Finding Visual Task Vectors
Authors: Alberto Hojel, Yutong Bai, Trevor Darrell, Amir Globerson, Amir Bar
What
This paper investigates the existence and identification of “task vectors” in visual prompting models, specifically focusing on MAE-VQGAN. The authors propose a method to identify these task-specific activations and demonstrate that patching them into the model enables zero-shot task performance comparable to or exceeding the original one-shot in-context learning.
Why
This paper is significant as it sheds light on the inner workings of visual in-context learning, a relatively new and less understood area compared to its NLP counterpart. Identifying and leveraging task vectors could lead to more efficient and adaptable visual prompting models, reducing the reliance on extensive in-context examples.
How
The authors first analyze MAE-VQGAN activations to identify potential task vectors by measuring their variance across different tasks and invariance within a task. Then, they employ a REINFORCE algorithm to search for the optimal subset of task vectors that minimize the task-specific loss when patched into the model.

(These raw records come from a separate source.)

This design comes from an exercise in tuning for small area and a short achievable clock period on the open sky130 flow, not from production work. In this exercise RTL edits were held to simulation tests only and were not proved equivalent to the original. Power figures rest on the tool's default switching activity, not on a simulated workload.

[flow/design.v]
package cpuPkg;
	localparam int dataWidth = 16;  
	localparam int addrWidth = 10;  
	localparam int regAddrWidth = 5;  
	localparam int opcodeWidth = 6;
	typedef logic [dataWidth-1:0] word_t;
	typedef logic [addrWidth-1:0] addr_t;
	typedef logic [regAddrWidth-1:0] regAddr_t;
	localparam logic [opcodeWidth-1:0]
		opNop = 6'h00, opLw = 6'h01, opSw = 6'h02, opMv = 6'h03, opBgz = 6'h04,
		opBez = 6'h05, opJmp = 6'h06, opSlt = 6'h09, opSlti = 6'h0a, opSeq = 6'h0b,
		opSeqi = 6'h0c, opLim = 6'h0d, opSl = 6'h0e, opSr = 6'h0f, opAdd = 6'h10,
		opSub = 6'h11, opAddi = 6'h15, opSubi = 6'h16, opNot = 6'h1a, opXor = 6'h1b,
		opOr = 6'h1c, opAnd = 6'h1d, opLwr = 6'h1e, opSwr = 6'h1f, opSi = 6'h20,
		opSli = 6'h21, opSri = 6'h22;
	typedef enum logic [1:0] {wrNone = 2'd0, wrR1 = 2'd1, wrRB = 2'd2, wrRA = 2'd3} wrSel_t;
	localparam logic [3:0] ttAnd = 4'b1000, ttOr = 4'b1110, ttXor = 4'b0110,
		ttNotA = 4'b0011, ttA = 4'b1100, ttB = 4'b1010;
	typedef struct packed {
		wrSel_t wrSel;
		logic bReg;  
		logic bRam;  
		logic bIn;  
		logic bImm;  
		logic immLong;  
		logic sub;  
		logic shRight;  
		logic [3:0] tt;  
		logic selLogic;
		logic selSum;
		logic selShl;
		logic selShr;
		logic selLt;
		logic selNe;
	} ctrl_t;
endpackage
`timescale 1ns/1ns
import cpuPkg::*;
module alu (
	input cpuPkg::ctrl_t ctrl,
	input cpuPkg::word_t a,
	input cpuPkg::word_t b,
	output cpuPkg::word_t result
);
	logic [16:0] sum;
	cpuPkg::word_t bits;  
	cpuPkg::word_t shIn;
	cpuPkg::word_t shl;
	cpuPkg::word_t shr;
	logic lt;
	logic ne;
	assign sum = {1'b0, a} + {1'b0, b ^ {16{ctrl.sub}}} + {16'd0, ctrl.sub};
	assign lt = ~sum[16];  
	always_comb begin
		for (int i = 0; i < 16; i++) begin
			bits[i] = ctrl.tt[{a[i], b[i]}];
		end
	end
	assign ne = |bits;  
	always_comb begin
		for (int i = 0; i < 16; i++) begin
			shIn[i] = ctrl.shRight ? a[15-i] : a[i];
		end
	end
	assign shl = shIn << b[3:0];
	always_comb begin
		for (int i = 0; i < 16; i++) begin
			shr[i] = shl[15-i];
		end
	end
	always_comb begin
		result = (bits & {16{ctrl.selLogic}}) | (sum[15:0] & {16{ctrl.selSum}})
			| (shl & {16{ctrl.selShl}}) | (shr & {16{ctrl.selShr}});
		result[0] = result[0] | (lt & ctrl.selLt) | (ne & ctrl.selNe);
	end
endmodule
`timescale 1ns/1ns
import cpuPkg::*;
module ctrlUnit (
	input logic [5:0] opcode,
	input logic rstN,
	output cpuPkg::ctrl_t ctrl,
	output logic ramWe,
	output logic isJmp,
	output logic isBgz,
	output logic isBez
);
	logic [5:0] op;
	logic selLogic, selSum, selShl, selShr, selLt, selNe;
	assign op = opcode;
	always_comb begin
		case (opcode)
			opLw, opSlt, opSlti, opSeq, opSeqi, opLim, opSl, opSr, opAdd, opSub,
			opAddi, opSubi, opXor, opOr, opAnd, opSli, opSri: ctrl.wrSel = wrR1;
			opMv, opNot, opLwr: ctrl.wrSel = wrRB;
			opSi: ctrl.wrSel = wrRA;
			default: ctrl.wrSel = wrNone;
		endcase
		if (!rstN) ctrl.wrSel = wrNone;
	end
	assign ctrl.bReg = (~op[4] & op[2] & op[1]) | (op[4] & op[3] & ~op[1])
		| (op[4] & ~op[2]) | (op[3] & ~op[2] & ~op[1]) | (op[1] & op[0]);
	assign ctrl.bRam = (~op[5] & ~op[4] & ~op[3]) | (op[4] & op[3]);
	assign ctrl.bIn = op[5] & ~op[1] & ~op[0];
	assign ctrl.bImm = 1'b0;  
	assign ctrl.immLong = ~op[4] & op[0];  
	assign ctrl.sub = (~op[2] & op[0]) | op[1];  
	assign ctrl.shRight = (~op[5] & op[0]) | (op[5] & op[1]);  
	assign ctrl.tt[0] = ~op[5] & ~op[2] & ~op[0];
	assign ctrl.tt[1] = (~op[4] & ~op[1]) | (op[3] & ~op[2]) | ~op[0];
	assign ctrl.tt[2] = (~op[5] & ~op[1] & ~op[0]) | (op[1] & op[0]);
	assign ctrl.tt[3] = (op[4] & op[2]) | ~op[3] | (op[2] & op[0]);
	assign selLogic = (~op[5] & ~op[4] & ~op[3]) | (op[5] & ~op[1] & ~op[0])
		| (~op[4] & op[2] & ~op[1] & op[0]) | (op[4] & op[3]);
	assign selSum = op[4] & ~op[3];
	assign selShl = (op[5] & op[0]) | (~op[4] & op[2] & op[1] & ~op[0]);
	assign selShr = (op[5] & op[1]) | (op[2] & op[1] & op[0]);
	assign selLt = (~op[5] & ~op[4] & ~op[2] & ~op[0]) | (op[3] & ~op[2] & ~op[1]);
	assign selNe = (~op[5] & ~op[4] & ~op[1] & ~op[0]) | (~op[4] & op[3] & ~op[2] & op[1] & op[0]);
	assign ctrl.selLogic = selLogic & rstN;
	assign ctrl.selSum = selSum & rstN;
	assign ctrl.selShl = selShl & rstN;
	assign ctrl.selShr = selShr & rstN;
	assign ctrl.selLt = selLt & rstN;
	assign ctrl.selNe = selNe & rstN;
	assign ramWe = rstN & ((opcode == opSw) | (opcode == opSwr));  
	assign isJmp = (opcode == opJmp);
	assign isBgz = (opcode == opBgz);
	assign isBez = (opcode == opBez);
endmodule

They evaluate their method on various image-to-image tasks using the Pascal-5i dataset.
Result
The paper shows that task vectors do exist in visual prompting models and can be effectively identified. Patching the identified task vectors allows MAE-VQGAN to perform tasks in a zero-shot manner, achieving comparable or even superior performance to the original one-shot prompting on tasks like foreground segmentation, low-light enhancement, in-painting, and colorization. The results also suggest that task vectors are distributed throughout the encoder and decoder of the network.
LF
The authors acknowledge limitations in exploring other potential vector types, such as those encoding image structure and positional information. They also point to the possibility of directly evaluating the model in the VQGAN token space for potentially more accurate results. Future work could involve investigating these aspects further, as well as exploring the generalization of task vectors across different datasets and models.
Abstract
Visual Prompting is a technique for teaching models to perform a visual task via in-context examples, without any additional training. In this work, we analyze the activations of MAE-VQGAN, a recent Visual Prompting model, and find task vectors, activations that encode task-specific information. Equipped with this insight, we demonstrate that it is possible to identify the task vectors and use them to guide the network towards performing different tasks without providing any input-output examples. To find task vectors, we compute the average intermediate activations per task and use the REINFORCE algorithm to search for the subset of task vectors. The resulting task vectors guide the model towards performing a task better than the original model without the need for input-output examples.